When setting up a profile they ask what you are looking for. What do I put?
If someone says they do not know what they are looking for that’s a red flag. i would hope by age 30, you know what your looking for. Unless you just got out of a marriage and are looking to have some fun.
Be honest about what you are looking for for. Whether it’s someone to walk your dog, hook up with or you are looking to start a relationship.
Did you try one dating site/app at a time? If so how long before moving onto a new one. Which app do I pick?
There are tons of dating apps these days, having more than one at a time can become very overwhelming. There are apps for relationships and hooking up it all depends on what you’re looking for. based on your wants and needs I’d focus on that app.
It feels hopeless and I want to give up
Take a break, delete the apps, focus on your life, focus on friends, go on a trip and do things that fill your cup. You can meet people in real life and you can delete and re-download the app when you feel ready again.
How did you transition from talking in an app to texting to meeting? I tend to get stuck
Just cut it short, you’re a busy person you have shit to do. A simple it’s been great chatting, I’m available this Thursday, if you want to meet up in real life for drink. If they aren’t about it, move on, its not for you.
I was married for 20 years, why dick pics?
I’m sorry to hear that, that is not fun, getting unsoliciated dick pics should be a crime. Be more selective with the men you talk to and block and delete them as soon as they send you a dick pics, its a big red flag!

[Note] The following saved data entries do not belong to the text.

==> src/rtl/min_scan_ctrl_if.sv <==
// min_scan_ctrl_if: query-side handshake, comparator link and result bus of min_scan_ctrl.
interface min_scan_ctrl_if #(
  parameter int D_W   = 10,
  parameter int IDX_W = 6
);
  logic               start;
  logic [IDX_W:0]     cand_num;
  logic               in_valid;
  logic               in_ready;
  logic [D_W-1:0]     in_dist;
  logic [8*D_W-1:0]   mn_d;
  logic [2:0]         mn_index;
  logic [D_W-1:0]     mn_distance;
  logic               busy;
  logic               done;
  logic [IDX_W-1:0]   best_idx;
  logic [D_W-1:0]     best_dist;

  modport master (
    input  start, cand_num, in_valid, in_dist, mn_index, mn_distance,
    output in_ready, mn_d, busy, done, best_idx, best_dist
  );

  modport slave (
    output start, cand_num, in_valid, in_dist, mn_index, mn_distance,
    input  in_ready, mn_d, busy, done, best_idx, best_dist
  );
endinterface

==> src/rtl/min_scan_ctrl.sv <==
// min_scan_ctrl: packs distances into 8-wide batches for a min comparator, keeps a running best (MIN_SCAN_REG_OUT_EN adds a WAIT stage).
// Latency: k fill cycles + 1 compare per batch (+1 WAIT per batch with the macro), then a 1-cycle done pulse.
// Backpressure: in_ready only in FILL; in_valid gaps stall filling without loss.
module min_scan_ctrl #(
  parameter int D_W      = 10,
  parameter int CAND_MAX = 64,
  parameter int IDX_W    = 6
) (
  input  logic            clk,
  input  logic            reset,
  min_scan_ctrl_if.master bus
);
  localparam logic [2:0] S_IDLE = 3'd0;
  localparam logic [2:0] S_FILL = 3'd1;
  localparam logic [2:0] S_CMP  = 3'd2;
  localparam logic [2:0] S_WAIT = 3'd3;
  localparam logic [2:0] S_DONE = 3'd4;

  localparam logic [D_W-1:0] PAD   = '1;
  localparam logic [IDX_W:0] N_MAX = (IDX_W+1)'(CAND_MAX);

  logic [2:0]       state;
  logic [IDX_W:0]   n_r;
  logic [IDX_W:0]   total;
  logic [IDX_W:0]   total_nxt;
  logic [3:0]       cnt;
  logic [IDX_W-1:0] base;
  logic             first_done;
  logic [D_W-1:0]   slot [8];
  logic [IDX_W-1:0] best_idx_r;
  logic [D_W-1:0]   best_dist_r;
  logic [2:0]       sel_index;
  logic [D_W-1:0]   sel_dist;
  logic             take;

`ifdef MIN_SCAN_REG_OUT_EN
  localparam logic [2:0] S_UPD = S_WAIT;
  logic [2:0]     mn_index_q;
  logic [D_W-1:0] mn_distance_q;

  // Comparator result is captured at the end of CMP so the best-register update sees a flop.
  always_ff @(posedge clk or posedge reset) begin
    if (reset) begin
      mn_index_q    <= '0;
      mn_distance_q <= '0;
    end else if (state == S_CMP) begin
      mn_index_q    <= bus.mn_index;
      mn_distance_q <= bus.mn_distance;
    end
  end

  assign sel_index = mn_index_q;
  assign sel_dist  = mn_distance_q;
`else
  localparam logic [2:0] S_UPD = S_CMP;
  assign sel_index = bus.mn_index;
  assign sel_dist  = bus.mn_distance;
`endif

  assign total_nxt = total + 1'b1;
  // The first batch loads unconditionally; later batches need a strict win so earlier ones keep ties.
  assign take      = !first_done || (sel_dist < best_dist_r);

  always_ff @(posedge clk or posedge reset) begin
    if (reset) begin
      state       <= S_IDLE;
      n_r         <= '0;
      total       <= '0;
      cnt         <= '0;
      base        <= '0;
      first_done  <= 1'b0;
      best_idx_r  <= '0;
      best_dist_r <= '0;
      for (int k = 0; k < 8; k++) slot[k] <= PAD;
    end else begin
      case (state)
        S_IDLE: begin
          if (bus.start) begin
            n_r         <= (bus.cand_num > N_MAX) ? N_MAX : bus.cand_num;
            total       <= '0;
            cnt         <= '0;
            base        <= '0;
            first_done  <= 1'b0;
            best_idx_r  <= '0;
            best_dist_r <= PAD;
            for (int k = 0; k < 8; k++) slot[k] <= PAD;
            state <= (bus.cand_num == '0) ? S_DONE : S_FILL;
          end
        end
        S_FILL: begin
          if (bus.in_valid) begin
            slot[cnt[2:0]] <= bus.in_dist;
            cnt            <= cnt + 4'd1;
            total          <= total_nxt;
            if (cnt == 4'd7 || total_nxt == n_r) state <= S_CMP;
          end
        end
        S_CMP, S_WAIT: begin
          if (state == S_UPD) begin
            first_done <= 1'b1;
            if (take) begin
              best_dist_r <= sel_dist;
              best_idx_r  <= base + IDX_W'(sel_index);
            end
            if (total < n_r) begin
              base  <= base + IDX_W'(8);
              cnt   <= '0;
              for (int k = 0; k < 8; k++) slot[k] <= PAD;
              state <= S_FILL;
            end else begin
              state <= S_DONE;
            end
          end else begin
            state <= S_WAIT;
          end
        end
        S_DONE:  state <= S_IDLE;
        default: state <= S_IDLE;
      endcase
    end
  end

  always_comb begin
    bus.mn_d = '1;
    for (int k = 0; k < 8; k++) bus.mn_d[k*D_W +: D_W] = slot[k];
  end

  assign bus.in_ready  = (state == S_FILL);
  assign bus.busy      = (state != S_IDLE);
  assign bus.done      = (state == S_DONE);
  assign bus.best_idx  = best_idx_r;
  assign bus.best_dist = best_dist_r;
endmodule
### src/rtl/pwm_audio_pkg.sv
// Shared definitions for the PWM audio sample path.
// Contents: PWM_W (level width), PERIOD (counter period), IDLE_LEVEL_DEFAULT
// (midscale level), sched_state_t (scheduler FSM states), pick_level().
package pwm_audio_pkg;

    localparam int unsigned PWM_W  = 11;
    localparam int unsigned PERIOD = 2048;

    localparam logic [PWM_W-1:0] IDLE_LEVEL_DEFAULT = 11'd1024;

    typedef enum logic [1:0] {
        IDLE  = 2'd0,
        PRIME = 2'd1,
        RUN   = 2'd2
    } sched_state_t;

    // Selects the idle level when forced, otherwise the sample.
    function automatic logic [PWM_W-1:0] pick_level(
        input logic             force_idle,
        input logic [PWM_W-1:0] sample,
        input logic [PWM_W-1:0] idle_level
    );
        return force_idle ? idle_level : sample;
    endfunction

endpackage

### src/rtl/pwm_sample_scheduler_if.sv
// Sample stream handshake between a producer and the scheduler.
// Signals: s_valid (sample offered), s_data (11-bit unsigned sample),
// s_ready (scheduler can take a sample this cycle).
// Modports: master drives valid/data, slave drives ready.
interface pwm_sample_scheduler_if;
    import pwm_audio_pkg::*;

    logic             s_valid;
    logic [PWM_W-1:0] s_data;
    logic             s_ready;

    modport master (
        output s_valid,
        output s_data,
        input  s_ready
    );

    modport slave (
        input  s_valid,
        input  s_data,
        output s_ready
    );

endinterface

### src/rtl/pwm_sample_fifo.sv
// Small synchronous sample FIFO with show-ahead head output.
// Ports: clk, rst_n (async active-low), push/pop requests, flush (clears all
// entries, wins over push and pop), din, dout (current head), count
// (occupancy 0..DEPTH), full, empty.
module pwm_sample_fifo #(
    parameter int unsigned DEPTH = 4,
    parameter int unsigned PWM_W = 11
) (
    input  logic                         clk,
    input  logic                         rst_n,
    input  logic                         push,
    input  logic                         pop,
    input  logic                         flush,
    input  logic [PWM_W-1:0]             din,
    output logic [PWM_W-1:0]             dout,
    output logic [$clog2(DEPTH+1)-1:0]   count,
    output logic                         full,
    output logic                         empty
);

    localparam int unsigned CNT_W = $clog2(DEPTH + 1);
    localparam int unsigned PTR_W = (DEPTH > 1) ? $clog2(DEPTH) : 1;

    logic [PWM_W-1:0] r_mem [DEPTH];
    logic [PTR_W-1:0] r_wr_ptr;
    logic [PTR_W-1:0] r_rd_ptr;
    logic [CNT_W-1:0] r_count;
    logic             w_push_ok;
    logic             w_pop_ok;

    // Pointer advance that wraps at DEPTH, so non-power-of-two depths work.
    function automatic logic [PTR_W-1:0] ptr_inc(input logic [PTR_W-1:0] p);
        return (p == PTR_W'(DEPTH - 1)) ? '0 : p + PTR_W'(1);
    endfunction

    assign full      = (r_count == CNT_W'(DEPTH));
    assign empty     = (r_count == '0);
    assign w_push_ok = push && !full && !flush;
    assign w_pop_ok  = pop && !empty && !flush;
    assign dout      = r_mem[r_rd_ptr];
    assign count     = r_count;

    // Storage; contents are don't-care until written.
    always_ff @(posedge clk) begin
        if (w_push_ok) begin
            r_mem[r_wr_ptr] <= din;
        end
    end

    // Pointers and occupancy.
    always_ff @(posedge clk or negedge rst_n) begin
        if (!rst_n) begin
            r_wr_ptr <= '0;
            r_rd_ptr <= '0;
            r_count  <= '0;
        end else if (flush) begin
            r_wr_ptr <= '0;
            r_rd_ptr <= '0;
            r_count  <= '0;
        end else begin
            if (w_push_ok) begin
                r_wr_ptr <= ptr_inc(r_wr_ptr);
            end
            if (w_pop_ok) begin
                r_rd_ptr <= ptr_inc(r_rd_ptr);
            end
            case ({w_push_ok, w_pop_ok})
                2'b10:   r_count <= r_count + CNT_W'(1);
                2'b01:   r_count <= r_count - CNT_W'(1);
                default: r_count <= r_count;
            endcase
        end
    end

endmodule

### src/rtl/pwm_sample_scheduler.sv
// Buffers incoming samples and hands one to the PWM generator per PWM period.
// Ports: clk, rst_n (async assert, synchronised release), enable (playback
// request), mute (force idle level, popping continues), s_if (sample
// handshake, slave side), pwm_level (level held for a whole period),
// period_tick (high while the period counter is 0), underflow (one-cycle
// pulse on an empty pop in RUN), fifo_count (occupancy).
module pwm_sample_scheduler
    import pwm_audio_pkg::*;
#(
    parameter int unsigned      DEPTH       = 4,
    parameter int unsigned      PRIME_LEVEL = 2,
    parameter logic [PWM_W-1:0] IDLE_LEVEL  = IDLE_LEVEL_DEFAULT
) (
    input  logic                 clk,
    input  logic                 rst_n,
    input  logic                 enable,
    input  logic                 mute,
    pwm_sample_scheduler_if.slave s_if,
    output logic [PWM_W-1:0]     pwm_level,
    output logic                 period_tick,
    output logic                 underflow,
    output logic [2:0]           fifo_count
);

    localparam int unsigned CNT_W = $clog2(DEPTH + 1);

    logic [1:0]       r_rst_sync;
    logic             w_rst_n;

    logic [PWM_W-1:0] r_cnt;
    logic             r_cnt_live;
    logic             r_tick;
    logic             w_boundary;

    sched_state_t     r_state;
    sched_state_t     w_state_next;
    logic [PWM_W-1:0] r_level;
    logic [PWM_W-1:0] w_level_next;
    logic             r_underflow;
    logic             w_underflow_next;
    logic             r_s_ready;

    logic             w_push;
    logic             w_pop;
    logic             w_flush;
    logic [PWM_W-1:0] w_head;
    logic [CNT_W-1:0] w_count;
    logic [CNT_W-1:0] w_count_next;
    logic             w_full;
    logic             w_empty;

    // Reset asserts immediately, releases two clocks after rst_n rises.
    always_ff @(posedge clk or negedge rst_n) begin
        if (!rst_n) begin
            r_rst_sync <= '0;
        end else begin
            r_rst_sync <= {r_rst_sync[0], 1'b1};
        end
    end

    assign w_rst_n = r_rst_sync[1];

    // Period counter. The first edge out of reset reloads 0 and raises the
    // tick, so the PWM ramp and this counter start their first period together.
    always_ff @(posedge clk or negedge w_rst_n) begin
        if (!w_rst_n) begin
            r_cnt      <= '0;
            r_cnt_live <= 1'b0;
            r_tick     <= 1'b0;
        end else if (!r_cnt_live) begin
            r_cnt      <= '0;
            r_cnt_live <= 1'b1;
            r_tick     <= 1'b1;
        end else begin
            r_cnt      <= r_cnt + PWM_W'(1);
            r_tick     <= (r_cnt == PWM_W'(PERIOD - 1));
        end
    end

    // Boundary = the edge on which cnt wraps from its last value to 0.
    assign w_boundary = r_cnt_live && (r_cnt == PWM_W'(PERIOD - 1));

    // Accept only against the registered ready, so a full FIFO refuses a push
    // even when a pop happens on the same edge.
    assign w_push = s_if.s_valid && r_s_ready && !w_full;

    pwm_sample_fifo #(
        .DEPTH (DEPTH),
        .PWM_W (PWM_W)
    ) u_fifo (
        .clk   (clk),
        .rst_n (w_rst_n),
        .push  (w_push),
        .pop   (w_pop),
        .flush (w_flush),
        .din   (s_if.s_data),
        .dout  (w_head),
        .count (w_count),
        .full  (w_full),
        .empty (w_empty)
    );

    // Next state, FIFO control and next output level.
    always_comb begin
        w_state_next     = r_state;
        w_pop            = 1'b0;
        w_flush          = 1'b0;
        w_level_next     = r_level;
        w_underflow_next = 1'b0;
        case (r_state)
            IDLE: begin
                w_flush      = 1'b1;
                w_level_next = IDLE_LEVEL;
                if (enable) begin
                    w_state_next = PRIME;
                end
            end
            PRIME: begin
                if (w_boundary) begin
                    if (!enable) begin
                        w_state_next = IDLE;
                        w_flush      = 1'b1;
                        w_level_next = IDLE_LEVEL;
                    end else if (w_count >= CNT_W'(PRIME_LEVEL)) begin
                        w_state_next = RUN;
                        w_pop        = !w_empty;
                        w_level_next = pick_level(mute || w_empty, w_head, IDLE_LEVEL);
                    end
                end
            end
            RUN: begin
                if (w_boundary) begin
                    if (!enable) begin
                        w_state_next = IDLE;
                        w_flush      = 1'b1;
                        w_level_next = IDLE_LEVEL;
                    end else if (w_empty) begin
                        w_level_next     = IDLE_LEVEL;
                        w_underflow_next = 1'b1;
                    end else begin
                        w_pop        = 1'b1;
                        w_level_next = pick_level(mute, w_head, IDLE_LEVEL);
                    end
                end
            end
            default: begin
                w_state_next = IDLE;
                w_flush      = 1'b1;
                w_level_next = IDLE_LEVEL;
            end
        endcase
    end

    // Occupancy after this edge, used to register s_ready.
    always_comb begin
        w_count_next = w_count;
        if (w_flush) begin
            w_count_next = '0;
        end else if (w_push && !w_pop) begin
            w_count_next = w_count + CNT_W'(1);
        end else if (!w_push && w_pop) begin
            w_count_next = w_count - CNT_W'(1);
        end
    end

    // State and output registers.
    always_ff @(posedge clk or negedge w_rst_n) begin
        if (!w_rst_n) begin
            r_state     <= IDLE;
            r_level     <= IDLE_LEVEL;
            r_underflow <= 1'b0;
            r_s_ready   <= 1'b0;
        end else begin
            r_state     <= w_state_next;
            r_level     <= w_level_next;
            r_underflow <= w_underflow_next;
            r_s_ready   <= (w_state_next != IDLE) && (w_count_next < CNT_W'(DEPTH));
        end
    end

    assign s_if.s_ready = r_s_ready;
    assign pwm_level    = r_level;
    assign period_tick  = r_tick;
    assign underflow    = r_underflow;
    assign fifo_count   = 3'(w_count);

endmodule

### src/flat_wrapper.sv
// flat-port wrapper written by rule: the top's interface ports become plain ports
module pwm_sample_scheduler_flat import pwm_audio_pkg::*;
#(
    parameter int unsigned      DEPTH       = 4,
    parameter int unsigned      PRIME_LEVEL = 2,
    parameter logic [PWM_W-1:0] IDLE_LEVEL  = IDLE_LEVEL_DEFAULT
)
  (clk, rst_n, enable, mute, pwm_level, period_tick, underflow, fifo_count, s_if_s_valid, s_if_s_data, s_if_s_ready);
  pwm_sample_scheduler_if s_if_i ();
  input  logic clk;
  input  logic rst_n;
  input  logic enable;
  input  logic mute;
  output logic [PWM_W-1:0] pwm_level;
  output logic period_tick;
  output logic underflow;
  output logic [2:0] fifo_count;
  input wire logic [$bits(s_if_i.s_valid)-1:0] s_if_s_valid;
  input wire logic [$bits(s_if_i.s_data)-1:0] s_if_s_data;
  output wire logic [$bits(s_if_i.s_ready)-1:0] s_if_s_ready;
  assign s_if_i.s_valid = s_if_s_valid;
  assign s_if_i.s_data = s_if_s_data;
  assign s_if_s_ready = s_if_i.s_ready;
  pwm_sample_scheduler #(.DEPTH(DEPTH), .PRIME_LEVEL(PRIME_LEVEL), .IDLE_LEVEL(IDLE_LEVEL)) u_core (.clk(clk), .rst_n(rst_n), .enable(enable), .mute(mute), .s_if(s_if_i), .pwm_level(pwm_level), .period_tick(period_tick), .underflow(underflow), .fifo_count(fifo_count));
endmodule
### config.mk
export PLATFORM = sky130hd
export DESIGN_NAME = pwm_sample_scheduler_flat
export DESIGN_NICKNAME = d
export VERILOG_FILES = /design/src/rtl/pwm_audio_pkg.sv /design/src/rtl/pwm_sample_scheduler_if.sv /design/src/rtl/pwm_sample_fifo.sv /design/src/rtl/pwm_sample_scheduler.sv /design/src/flat_wrapper.sv
export SDC_FILE = /design/constraint.sdc
export NUM_CORES = 1
export LEC_CHECK = 0
export BUFFER_PORTS_ARGS = -buffer_cell sky130_fd_sc_hd__buf_2
export CAP_MARGIN = 20
export CORE_ASPECT_RATIO = 1.25
export CORE_UTILIZATION = 47
export CTS_CLUSTER_SIZE = 12
export DETAILED_ROUTE_END_ITERATION = 16
export PLACE_DENSITY = 0.68
export SKIP_CTS_REPAIR_TIMING = 1
export SLEW_MARGIN = 10
export SYNTH_ARGS = -nofsm -noshare
export SYNTH_HDL_FRONTEND = slang
export SYNTH_HIERARCHICAL = 1
export SYNTH_SLANG_ARGS = --single-unit
### constraint.sdc
create_clock -name clk -period 2.1 [get_ports clk]
set_input_delay 0.21 -clock clk [delete_from_list [all_inputs] [get_ports clk]]
set_output_delay 0.21 -clock clk [all_outputs]
set_load 0.05 [all_outputs]
### Word level (Yosys, flattened, before mapping)

Memories as Yosys holds them, arrays and structs flattened.
Cells that the tools add are included.

* $add $sub $neg: 5
* $mul: 0
* divide/modulo/power cells: 0
* $lt $le $gt $ge: 2
* eq/ne operators: 11
* shift-type cells: 0
* multiplexer cells: 45
* bitwise gates (word level): 0
* reduce and logical (&&, ||, !) cells: 24

Operators with widths (count)
* 11-bit 2-to-1 mux: 9
* 2-bit 2-to-1 mux: 12
* 11-bit one-hot mux with 2 select lines: 1
* 1-bit 2-to-1 mux: 16
* 3-bit 2-to-1 mux: 4
* 11-bit by 1-bit adder with 11-bit output, second input constant: 1
* 11-bit equality test, second input constant: 1
* 1-bit logical AND: 10
* 2-bit equality test, second input constant: 4
* 2-bit one-hot mux with 3 select lines: 1
* 3-bit one-hot mux with 2 select lines: 1
* 2-bit nonzero test: 3
* 1-bit zero test: 5
* 2-bit by 1-bit adder with 2-bit output, second input constant: 2
* 2-bit by 1-bit equality test with 1-bit output, second input constant: 2
* 2-bit by 1-bit inequality test with 1-bit output, second input constant: 2
* 3-bit by 1-bit adder with 3-bit output, second input constant: 1
* 3-bit equality test, second input constant: 1
* 3-bit by 2-bit >= comparator with 1-bit output, second input constant: 1
* 3-bit zero test: 1
* 3-bit less-than comparator, second input constant: 1
* 3-bit by 2-bit inequality test with 1-bit output, second input constant: 1
* 3-bit AND reduction: 1
* 3-bit nonzero test: 1
* 5 further kinds: 5

* bits in registers: 37
* latch bits: 0
* memory bits (writable): 44
* memory bits (read-only): 0
* input port bits: 16
* logic and storage cells: 99
* memories: 1

Memory list
* u_core.u_fifo.r_mem: depth 4, bits a word 11, rd ports 1, clocked after Yosys merged registers in 0, write ports 1, RTL line pwm_sample_fifo.sv:24 `logic [PWM_W-1:0] r_mem [DEPTH];`

### Depth between registers and ports, before layout

* depth after elaboration: 12
* depth in mapped cells: 13
* depth with buffers taken out: 11

### By module

The synthesis kept the hierarchy.

By module, submodules not included
* pwm_sample_fifo: instances 1, cells an instance 119, area each 2139.6 um^2, seq. area each 1496.4 um^2
* pwm_sample_scheduler: instances 1, cells an instance 139, area each 1438.9 um^2, seq. area each 752.0 um^2

### Least setup slack after synthesis

No wires, ideal clock.

* path type: register to register
* start point: register u_core.u_fifo.r_count[2], in the netlist u_core/u_fifo/count[2]
* end point: register u_core.u_fifo.r_count[1], in the netlist u_core/u_fifo/count[1]
* arrival time: 2712 ps
* path slack: -746 ps
* stages on the path, launching flop included: 13
* clock period less this slack: 2846 ps
* cells stage by stage: dfrtp_1 > buf_2 > nor3_1 > inv_1 > o311ai_1 > nor2_1 > buf_2 > o21ai_1 > a211oi_1 > fa_1 > o311a_1 > a21oi_1 > nor3_1

* word-level cells in the longest chain between the ends: 11
* elaborated cells between the ends (all ways): 22
* classes of those cells: 1 x order compare; 3 x eq/ne; 9 x mux; 9 x reduce/logical

Ends and longest elaborated chain
* from (decl): RTL line pwm_sample_fifo.sv:27 `logic [CNT_W-1:0] r_count;`
* from (signal assigned): RTL line pwm_sample_fifo.sv:68 `2'b10: r_count <= r_count + CNT_W'(1);`
* from (signal assigned): RTL line pwm_sample_fifo.sv:69 `2'b01: r_count <= r_count - CNT_W'(1);`
* from (signal assigned): RTL line pwm_sample_fifo.sv:70 `default: r_count <= r_count;`
* 3-bit zero test *: RTL line pwm_sample_fifo.sv:37 `assign empty = (r_count == '0);`
* net u_core.w_empty: RTL line pwm_sample_scheduler.sv:50 `logic w_empty;`
* 1-bit zero test: RTL line pwm_sample_scheduler.sv:126 `w_pop = !w_empty;`
* 1-bit 2-to-1 mux: RTL line pwm_sample_scheduler.sv:124 `end else if (w_count >= CNT_W'(PRIME_LEVEL)) begin`
* 1-bit 2-to-1 mux: RTL line pwm_sample_scheduler.sv:120 `if (!enable) begin`
* 1-bit 2-to-1 mux: RTL line pwm_sample_scheduler.sv:119 `if (w_boundary) begin`
* 1-bit one-hot mux with 2 select lines *: RTL line pwm_sample_scheduler.sv:110 `case (r_state)`
* net u_core.w_pop: RTL line pwm_sample_scheduler.sv:44 `logic w_pop;`
* 1-bit logical AND * (2 in series): RTL line pwm_sample_fifo.sv:39 `assign w_pop_ok = pop && !empty && !flush;`
* 2-bit by 1-bit equality test with 1-bit output / 2-bit equality test (equally long branches): RTL line pwm_sample_fifo.sv:67 `case ({w_push_ok, w_pop_ok})`
* 3-bit one-hot mux with 2 select lines: RTL line pwm_sample_fifo.sv:67
* 3-bit 2-to-1 mux: RTL line pwm_sample_fifo.sv:56 `end else if (flush) begin`

The timed path passes the listed nets; every way through them passes the cells marked *.
A chain may end at the register's enable or synchronous reset.

### Worst setup path after layout

* start point: register u_core.r_cnt[0]
* end point: register u_core.u_fifo.r_count[1], in the netlist u_core/u_fifo/count[1]

* word-level cells in the longest chain between the ends: 9
* elaborated cells between the ends (all ways): 16
* classes of those cells: 3 x eq/ne; 7 x mux; 6 x reduce/logical

Ends and longest elaborated chain
* from (decl): RTL line pwm_sample_scheduler.sv:30 `logic [PWM_W-1:0] r_cnt;`
* from (signal assigned): RTL line pwm_sample_scheduler.sv:75 `r_cnt <= r_cnt + PWM_W'(1);`
* 11-bit equality test *: RTL line pwm_sample_scheduler.sv:81 `assign w_boundary = r_cnt_live && (r_cnt == PWM_W'(PERIOD - 1));`
* 1-bit logical AND *: RTL line pwm_sample_scheduler.sv:81
* 1-bit 2-to-1 mux, on equally long branches: RTL line pwm_sample_scheduler.sv:132, pwm_sample_scheduler.sv:119
* 1-bit one-hot mux with 2 select lines *: RTL line pwm_sample_scheduler.sv:110
* net u_core.w_pop: RTL line pwm_sample_scheduler.sv:44
* 1-bit logical AND * (2 in series): RTL line pwm_sample_fifo.sv:39
* 2-bit by 1-bit equality test with 1-bit output / 2-bit equality test (equally long branches): RTL line pwm_sample_fifo.sv:67
* 3-bit one-hot mux with 2 select lines: RTL line pwm_sample_fifo.sv:67
* 3-bit 2-to-1 mux: RTL line pwm_sample_fifo.sv:56

Marks and branches as above.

how do I know I am not wasting my time?
I understand your concern Sof time being wasted, but no time is ever wasted, as each experience is a lesson learned leading you to the person you should be with. I’ve been on many terrible dates and I’d do it all again if it means meeting my person. You never know what could happen ,and how the universe works. If it doesn’t work out you move on for the best.
What to look for?
Well defentily don’t focus on height and location, look at the overall profile, look at their eyes, look at their smile. Look at them as a whiole as much as you can from a dating profile.
How do you keep going after so much disappointment?
You just do, if you don’t keep going then what? One day you’ll meet someone so amazing that you won’t ever remember the names of all the pope who dispooiint you. I can’t even remember the name of a guy who ghosted me a few months before I met tony, just keep going.
Interested in all things security-related. How do apps protect you? how to protect yourself?
A lot of the apps have verification, where people need to be verified, blue check on their profile indicating they have been vetted, but you need to protect yourself. On a first date always meet in public, share your location with a group of friends and let them know where your going, listen to your gut, never leave your drink unattended, do not drink more than 1-2 drinks, and do stalk social media.
Michelle
The one thing that changed the online dating game for me before I met my partner on Hinge too, was all that you listed plus these two things: ask yourself what is your own problem? what are you letting get in the way? for me it was I almost thought my sh*t didn’t stink. every time I’d blame the man just for being a f’boy, immature, but didn’t in all those years look at what faults of mine led me to even give him the time of day? it was insecurities, thinking I could be different, change them… God was that wrong! once I stopped that I unlocked the secret of my own power to change… second, don’t take rejection personally but just as not the one! makes it more easy to walk away and move on. Thanks for sharing these insights, they were great!